One of President Donald Trump’s new picks to serve on the Federal Reserve Board, Trumponomics author Stephen Moore, was found to be in contempt of court in 2012 for failing to pay more than $300,000 in alimony and child support.
Court filings recently unearthed by The Guardian’s Jon Swain and David Smith show Moore repeatedly failed to make payments that were part of a 2011 divorce settlement with his ex-wife, Allison Moore. Not only was Moore found in contempt of court, but his failure to comply with the terms of his settlement even prompted a judge to order the sale of his house to satisfy his debts.
According to court records, several police officers accompanied relators and a locksmith to to Moore’s home in May 2013 to change the locks and prepare the property for buyers. Only after the court-sanctioned break-in did Moore pay roughly two-thirds of what he owed his ex-wife, court filings show. Allison Moore told the court the $217,000 payment was enough, and stepped in to halt the house re-sale.
Moore is one of two controversial presidential picks to fill open seats on the Federal Reserve Board (Trump’s other nominee is former Republican presidential candidate and pizza company executive, Herman Cain). An avowed Trump loyalist, Moore is a senior fellow at the conservative Heritage Foundation who frequently provides economic commentary to media outlets.

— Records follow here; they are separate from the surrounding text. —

[config.mk]
export PLATFORM = sky130hd
export DESIGN_NAME = fmpc_ctrl
export DESIGN_NICKNAME = d
export VERILOG_FILES = /design/src/fmpc_pkg.sv /design/src/fmpc_ctrl.sv
export VERILOG_INCLUDE_DIRS = /design/src
export SDC_FILE = /design/constraint.sdc
export NUM_CORES = 1
export LEC_CHECK = 0
export ABC_CLOCK_PERIOD_IN_PS = 2100
export BUFFER_PORTS_ARGS = -buffer_cell sky130_fd_sc_hd__buf_2
export CAP_MARGIN = 20
export CORE_UTILIZATION = 38
export DETAILED_ROUTE_END_ITERATION = 8
export GPL_TIMING_DRIVEN = 0
export PLACE_DENSITY = 0.64
export SLEW_MARGIN = 25
export SYNTH_ARGS = -nofsm -noshare
export SYNTH_HDL_FRONTEND = slang
export SYNTH_SLANG_ARGS = --single-unit
[constraint.sdc]
create_clock -name pclk -period 2.1 [get_ports pclk]
set_input_delay 0.21 -clock pclk [delete_from_list [all_inputs] [get_ports pclk]]
set_output_delay 0.21 -clock pclk [all_outputs]
set_load 0.05 [all_outputs]
==> src/rtl/adc_consts.vh <==
`ifndef ADC_CONSTS_VH
`define ADC_CONSTS_VH

// clock rate and documented times
`define ADC_CLK_MHZ          50
`define ADC_SETTLE_US        11
`define ADC_SETTLE_SHORT_US  8
`define ADC_HOLD_US          2
`define ADC_CONV_US          20
`define ADC_REACQ_US         4
`define ADC_RES_BITS         10
`define ADC_DEV_W            6

// derived cycle counts
`define ADC_SETTLE_CYC       (`ADC_SETTLE_US * `ADC_CLK_MHZ)
`define ADC_SETTLE_SHORT_CYC (`ADC_SETTLE_SHORT_US * `ADC_CLK_MHZ)
`define ADC_HOLD_CYC         (`ADC_HOLD_US * `ADC_CLK_MHZ)
`define ADC_BIT_CYC          (`ADC_CONV_US * `ADC_CLK_MHZ / `ADC_RES_BITS)
`define ADC_REACQ_CYC        (`ADC_REACQ_US * `ADC_CLK_MHZ)

// register map, byte addresses
`define ADC_ADDR_W           4
`define ADC_CMD_OFS          4'h0
`define ADC_REPLY_OFS        4'h4
`define ADC_STATE_OFS        4'h8

// command word fields
`define ADC_CMD_FN_LSB       12
`define ADC_CMD_DEV_LSB      15

// instruction functions
`define ADC_FN_CLEAR         3'h0
`define ADC_FN_LOAD_MUX      3'h1
`define ADC_FN_START         3'h2
`define ADC_FN_READ_BUF      3'h3
`define ADC_FN_SKIP_DONE     3'h4
`define ADC_FN_SKIP_ERR      3'h5
`define ADC_FN_LOAD_EN       3'h6
`define ADC_FN_READ_REGS     3'h7

// enable field positions in the accumulator word
`define ADC_EN_LSB           5
`define ADC_EN_MSB           9

// enable register bit positions
`define ADC_EN_UNI           0
`define ADC_EN_INC           1
`define ADC_EN_EXT           2
`define ADC_EN_ERR_IE        3
`define ADC_EN_DONE_IE       4

// responses, reset values and result buffer size
`define ADC_RESP_OKAY        2'h0
`define ADC_RESP_SLVERR      2'h2
`define ADC_PIN_RST          10'h001
`define ADC_FIFO_DEPTH       32
`define ADC_FIFO_AW          5

`endif

==> src/rtl/adc_fifo.v <==
`timescale 1ns/1ps
`default_nettype none

module adc_fifo #(
    parameter WIDTH = 12,
    parameter DEPTH = 32,
    parameter AW    = 5
) (
    input  wire             aclk,
    input  wire             aresetn,
    input  wire             in_valid,
    output wire             in_ready,
    input  wire [WIDTH-1:0] in_data,
    output wire             out_valid,
    input  wire             out_ready,
    output wire [WIDTH-1:0] out_data
);
    reg [WIDTH-1:0] mem [0:DEPTH-1];
    reg [AW-1:0]    wr_q;
    reg [AW-1:0]    rd_q;
    reg [AW:0]      count_q;

    localparam [AW:0] FULL = DEPTH[AW:0];

    wire push = in_valid & in_ready;
    wire pop  = out_valid & out_ready;

    assign in_ready  = (count_q != FULL);
    assign out_valid = (count_q != {(AW+1){1'b0}});
    assign out_data  = mem[rd_q];

    always @(posedge aclk) begin
        if (push) begin
            mem[wr_q] <= in_data;
        end
    end

    always @(posedge aclk) begin
        if (!aresetn) begin
            wr_q    <= {AW{1'b0}};
            rd_q    <= {AW{1'b0}};
            count_q <= {(AW+1){1'b0}};
        end else begin
            if (push) begin
                wr_q <= wr_q + 1'b1;
            end
            if (pop) begin
                rd_q <= rd_q + 1'b1;
            end
            if (push & ~pop) begin
                count_q <= count_q + 1'b1;
            end else if (pop & ~push) begin
                count_q <= count_q - 1'b1;
            end
        end
    end
endmodule

`default_nettype wire

==> src/rtl/adc_ctl.v <==
`timescale 1ns/1ps
`default_nettype none
`include "adc_consts.vh"

module adc_ctl (
    input  wire        aclk,
    input  wire        aresetn,
    input  wire [3:0]  s_axi_awaddr,
    input  wire        s_axi_awvalid,
    output reg         s_axi_awready,
    input  wire [31:0] s_axi_wdata,
    input  wire [3:0]  s_axi_wstrb,
    input  wire        s_axi_wvalid,
    output reg         s_axi_wready,
    output reg  [1:0]  s_axi_bresp,
    output reg         s_axi_bvalid,
    input  wire        s_axi_bready,
    input  wire [3:0]  s_axi_araddr,
    input  wire        s_axi_arvalid,
    output reg         s_axi_arready,
    output reg  [31:0] s_axi_rdata,
    output reg  [1:0]  s_axi_rresp,
    output reg         s_axi_rvalid,
    input  wire        s_axi_rready,
    input  wire [5:0]  device_code,
    input  wire        external_trigger_n,
    input  wire        rtc_overflow,
    input  wire        settle_shorten_jumper,
    input  wire        comp_in,
    output reg  [3:0]  mux_sel,
    output reg         unipolar,
    output reg         sh_hold,
    output reg  [9:0]  dac_code,
    output reg         irq
);
    localparam [2:0] ST_IDLE   = 3'h0;
    localparam [2:0] ST_SETTLE = 3'h1;
    localparam [2:0] ST_HOLD   = 3'h2;
    localparam [2:0] ST_CONV   = 3'h3;
    localparam [2:0] ST_STORE  = 3'h4;
    localparam [2:0] ST_REACQ  = 3'h5;

    // counts stay integer here and are cut to the timer width where used
    localparam integer SETTLE_CYC = `ADC_SETTLE_CYC;
    localparam integer SHORT_CYC  = `ADC_SETTLE_SHORT_CYC;
    localparam integer HOLD_CYC   = `ADC_HOLD_CYC;
    localparam integer BIT_CYC    = `ADC_BIT_CYC;
    localparam integer REACQ_CYC  = `ADC_REACQ_CYC;
    localparam [9:0] PIN_RST    = `ADC_PIN_RST;

    // pin synchronisers, two flops each
    wire [9:0] pin_raw;
    wire [9:0] pin_s;
    assign pin_raw = {device_code, comp_in, settle_shorten_jumper,
                      rtc_overflow, external_trigger_n};
    genvar gi;
    generate
        for (gi = 0; gi < 10; gi = gi + 1) begin : g_sync
            reg meta_q;
            reg sync_q;
            always @(posedge aclk) begin
                if (!aresetn) begin
                    meta_q <= PIN_RST[gi];
                    sync_q <= PIN_RST[gi];
                end else begin
                    meta_q <= pin_raw[gi];
                    sync_q <= meta_q;
                end
            end
            assign pin_s[gi] = sync_q;
        end
    endgenerate

    wire       ext_s   = pin_s[0];
    wire       rtc_s   = pin_s[1];
    wire       short_s = pin_s[2];
    wire       comp_s  = pin_s[3];
    wire [5:0] dev_s   = pin_s[9:4];

    reg        ext_prev_q;
    reg        rtc_prev_q;
    reg        aw_got_q;
    reg        w_got_q;
    reg [3:0]  awaddr_q;
    reg [31:0] wdata_q;
    reg [3:0]  wstrb_q;
    reg [2:0]  state_q;
    reg [9:0]  timer_q;
    reg [3:0]  bit_q;
    reg        reacq_q;
    reg        conv_uni_q;
    reg        done_q;
    reg        err_q;
    reg [4:0]  enable_q;
    reg [11:0] ac_q;
    reg        skip_q;
    reg        match_q;
    reg        done_d;
    reg        err_d;

    wire ext_fall = ext_prev_q & ~ext_s;
    wire rtc_rise = rtc_s & ~rtc_prev_q;

    // command decode
    wire        wr_go   = aw_got_q & w_got_q & ~s_axi_bvalid;
    wire        cmd_hit = wr_go & (awaddr_q == `ADC_CMD_OFS);
    wire [2:0]  fn      = wdata_q[`ADC_CMD_FN_LSB +: 3];
    wire [5:0]  cmd_dev = wdata_q[`ADC_CMD_DEV_LSB +: `ADC_DEV_W];
    wire [11:0] acin    = wdata_q[11:0];
    wire        dev_ok  = (cmd_dev == dev_s);
    wire        cmd_go  = cmd_hit & (&wstrb_q[2:0]) & dev_ok;
    wire fn_clear = cmd_go & (fn == `ADC_FN_CLEAR);
    wire fn_lmux  = cmd_go & (fn == `ADC_FN_LOAD_MUX);
    wire fn_start = cmd_go & (fn == `ADC_FN_START);
    wire fn_read  = cmd_go & (fn == `ADC_FN_READ_BUF);
    wire fn_len   = cmd_go & (fn == `ADC_FN_LOAD_EN);

    // start sources
    wire hw_start = enable_q[`ADC_EN_EXT] & (ext_fall | rtc_rise);
    wire any_start = fn_start | hw_start;
    wire busy      = (state_q != ST_IDLE);

    // result buffer path
    wire        fifo_in_ready;
    wire        fifo_out_valid;
    wire [11:0] fifo_out_data;
    wire        push = (state_q == ST_STORE) & fifo_in_ready;
    wire [11:0] result = conv_uni_q ? {2'b00, dac_code} :
                         {{3{~dac_code[9]}}, dac_code[8:0]};

    adc_fifo #(
        .WIDTH (12),
        .DEPTH (`ADC_FIFO_DEPTH),
        .AW    (`ADC_FIFO_AW)
    ) u_fifo (
        .aclk      (aclk),
        .aresetn   (aresetn),
        .in_valid  (state_q == ST_STORE),
        .in_ready  (fifo_in_ready),
        .in_data   (result),
        .out_valid (fifo_out_valid),
        .out_ready (fn_read),
        .out_data  (fifo_out_data)
    );

    // flags: a hardware set wins over a clear in the same cycle
    always @* begin
        done_d = done_q;
        err_d  = err_q;
        if (fn_clear | fn_start | fn_read) begin
            done_d = 1'b0;
        end
        if (fn_clear | fn_start) begin
            err_d = 1'b0;
        end
        if (push) begin
            done_d = 1'b1;
        end
        if ((any_start & busy) | (push & fn_read)) begin
            err_d = 1'b1;
        end
    end

    // register bus slave
    always @(posedge aclk) begin
        if (!aresetn) begin
            s_axi_awready <= 1'b1;
            s_axi_wready  <= 1'b1;
            s_axi_bvalid  <= 1'b0;
            s_axi_bresp   <= `ADC_RESP_OKAY;
            s_axi_arready <= 1'b1;
            s_axi_rvalid  <= 1'b0;
            s_axi_rresp   <= `ADC_RESP_OKAY;
            s_axi_rdata   <= 32'h0000_0000;
            aw_got_q      <= 1'b0;
            w_got_q       <= 1'b0;
            awaddr_q      <= 4'h0;
            wdata_q       <= 32'h0000_0000;
            wstrb_q       <= 4'h0;
        end else begin
            if (s_axi_awvalid & s_axi_awready) begin
                awaddr_q      <= s_axi_awaddr;
                aw_got_q      <= 1'b1;
                s_axi_awready <= 1'b0;
            end
            if (s_axi_wvalid & s_axi_wready) begin
                wdata_q      <= s_axi_wdata;
                wstrb_q      <= s_axi_wstrb;
                w_got_q      <= 1'b1;
                s_axi_wready <= 1'b0;
            end
            if (wr_go) begin
                s_axi_bvalid <= 1'b1;
                if (awaddr_q == `ADC_CMD_OFS ||
                    awaddr_q == `ADC_REPLY_OFS ||
                    awaddr_q == `ADC_STATE_OFS) begin
                    s_axi_bresp <= `ADC_RESP_OKAY;
                end else begin
                    s_axi_bresp <= `ADC_RESP_SLVERR;
                end
            end
            if (s_axi_bvalid & s_axi_bready) begin
                s_axi_bvalid  <= 1'b0;
                aw_got_q      <= 1'b0;
                w_got_q       <= 1'b0;
                s_axi_awready <= 1'b1;
                s_axi_wready  <= 1'b1;
            end
            if (s_axi_arvalid & s_axi_arready) begin
                s_axi_arready <= 1'b0;
                s_axi_rvalid  <= 1'b1;
                s_axi_rresp   <= `ADC_RESP_OKAY;
                case (s_axi_araddr)
                    `ADC_CMD_OFS: begin
                        s_axi_rdata <= 32'h0000_0000;
                    end
                    `ADC_REPLY_OFS: begin
                        s_axi_rdata <= {18'h00000, match_q, skip_q, ac_q};
                    end
                    `ADC_STATE_OFS: begin
                        s_axi_rdata <= {24'h000000, ~fifo_in_ready,
                                        fifo_out_valid, busy, 2'b00,
                                        state_q};
                    end
                    default: begin
                        s_axi_rdata <= 32'h0000_0000;
                        s_axi_rresp <= `ADC_RESP_SLVERR;
                    end
                endcase
            end
            if (s_axi_rvalid & s_axi_rready) begin
                s_axi_rvalid  <= 1'b0;
                s_axi_arready <= 1'b1;
            end
        end
    end

    // program-visible registers and instruction replies
    always @(posedge aclk) begin
        if (!aresetn) begin
            done_q   <= 1'b0;
            err_q    <= 1'b0;
            enable_q <= 5'h00;
            mux_sel  <= 4'h0;
            unipolar <= 1'b0;
            ac_q     <= 12'h000;
            skip_q   <= 1'b0;
            match_q  <= 1'b0;
            irq      <= 1'b0;
        end else begin
            done_q   <= done_d;
            err_q    <= err_d;
            unipolar <= enable_q[`ADC_EN_UNI];
            irq <= (done_q & enable_q[`ADC_EN_DONE_IE]) |
                   (err_q & enable_q[`ADC_EN_ERR_IE]);
            if (fn_clear) begin
                enable_q <= 5'h00;
                mux_sel  <= 4'h0;
            end else if (fn_lmux) begin
                mux_sel <= acin[3:0];
            end else if (push & enable_q[`ADC_EN_INC]) begin
                mux_sel <= mux_sel + 4'h1;
            end
            if (fn_len) begin
                enable_q <= acin[`ADC_EN_MSB:`ADC_EN_LSB];
            end
            if (cmd_hit) begin
                match_q <= dev_ok;
            end
            if (cmd_go) begin
                skip_q <= 1'b0;
                case (fn)
                    `ADC_FN_LOAD_MUX, `ADC_FN_LOAD_EN: begin
                        ac_q <= 12'h000;
                    end
                    `ADC_FN_READ_BUF: begin
                        ac_q <= fifo_out_valid ? fifo_out_data : 12'h000;
                    end
                    `ADC_FN_SKIP_DONE: begin
                        skip_q <= done_q;
                    end
                    `ADC_FN_SKIP_ERR: begin
                        skip_q <= err_q;
                    end
                    `ADC_FN_READ_REGS: begin
                        ac_q <= {done_q, err_q, enable_q, 1'b0, mux_sel};
                    end
                    default: begin
                        ac_q <= ac_q;
                    end
                endcase
            end
        end
    end

    // conversion sequencer
    always @(posedge aclk) begin
        if (!aresetn) begin
            state_q    <= ST_IDLE;
            timer_q    <= 10'h000;
            bit_q      <= 4'h0;
            reacq_q    <= 1'b0;
            conv_uni_q <= 1'b0;
            dac_code   <= 10'h000;
            sh_hold    <= 1'b0;
            ext_prev_q <= 1'b1;
            rtc_prev_q <= 1'b0;
        end else begin
            ext_prev_q <= ext_s;
            rtc_prev_q <= rtc_s;
            case (state_q)
                ST_IDLE: begin
                    if (any_start) begin
                        state_q    <= ST_SETTLE;
                        reacq_q    <= ~fn_start;
                        conv_uni_q <= enable_q[`ADC_EN_UNI];
                        timer_q <= short_s ? SHORT_CYC[9:0] - 10'h001 :
                                   SETTLE_CYC[9:0] - 10'h001;
                    end
                end
                ST_SETTLE: begin
                    if (timer_q == 10'h000) begin
                        state_q <= ST_HOLD;
                        sh_hold <= 1'b1;
                        timer_q <= HOLD_CYC[9:0] - 10'h001;
                    end else begin
                        timer_q <= timer_q - 10'h001;
                    end
                end
                ST_HOLD: begin
                    if (timer_q == 10'h000) begin
                        state_q  <= ST_CONV;
                        dac_code <= 10'h200;
                        bit_q    <= 4'h9;
                        timer_q  <= BIT_CYC[9:0] - 10'h001;
                    end else begin
                        timer_q <= timer_q - 10'h001;
                    end
                end
                ST_CONV: begin
                    if (timer_q == 10'h000) begin
                        // comparator low means trial bit overshoots
                        dac_code <= (comp_s ? dac_code :
                                     dac_code & ~(10'h001 << bit_q)) |
                                    ((10'h001 << bit_q) >> 1);
                        timer_q  <= BIT_CYC[9:0] - 10'h001;
                        if (bit_q == 4'h0) begin
                            state_q <= ST_STORE;
                        end else begin
                            bit_q <= bit_q - 4'h1;
                        end
                    end else begin
                        timer_q <= timer_q - 10'h001;
                    end
                end
                ST_STORE: begin
                    // a full buffer stalls here rather than drop a result
                    if (fifo_in_ready) begin
                        sh_hold <= 1'b0;
                        if (reacq_q) begin
                            state_q <= ST_REACQ;
                            timer_q <= REACQ_CYC[9:0] - 10'h001;
                        end else begin
                            state_q <= ST_IDLE;
                        end
                    end
                end
                ST_REACQ: begin
                    if (timer_q == 10'h000) begin
                        state_q <= ST_IDLE;
                    end else begin
                        timer_q <= timer_q - 10'h001;
                    end
                end
                default: begin
                    state_q <= ST_IDLE;
                end
            endcase
        end
    end
endmodule

`default_nettype wire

Allison Moore tried last week to shield the court documents from public view under a court seal, but several news outlets appealed to have them released. In a statement released this week, Moore said he and his former wife settled their divorce “amicably many years ago and we remain on friendly terms to this day.”
Moore’s nomination process isn’t going so smoothly
It’s only been a little over two weeks since Trump first nominated Moore to the Federal Reserve Board, and already he’s seen several waves of unflattering headlines.
Last week The Guardian broke news on Moore’s financial woes, finding that he still owes more than $75,000 in taxes and penalties to the Internal Revenue Service. The tax lien reportedly stems from a mistake in his 2014 tax filing. Moore said he has been working to resolve the issue with the IRS, in part by overpaying his taxes in recent years by “tens of thousands of dollars.”
The unflattering news coverage has cast a shadow over Moore’s nomination, which some believe was an impulsive decision by Trump that gave little thought to Moore’s qualifications. As Vox’s Aaron Rupar explained last month, “Moore is better-known for his fierce loyalty to Trump than for his brilliant economic intellect.” Rupar has a rundown of the pundits more infamous moments:
Moore, who was a CNN contributor from 2017 until news broke of his nomination by Trump, didn’t just go on TV to talk about economics. He also defended now-failed US Senate candidate Roy Moore when he was accused of molesting a teenage girl, arguing that the Democrat running against him (now-Sen. Doug Jones) was just as bad because he supported abortion rights.
Moore also went viral for a cringeworthy interview on Don Lemon’s CNN show, in which he tried to slut-shame Stormy Daniels. In addition, he is a climate change denier who once said on CNN that scientists lie about climate science to get “really, really, really rich.”
It’s still unclear whether Moore’s history, controversial views and rocky vetting process will do anything to derail his nomination. Asked by CNBC whether he felt his divorce settlement would jeopardize his chances of claiming a seat on the Federal Reserve Board, Moore had a one-word answer: “No.”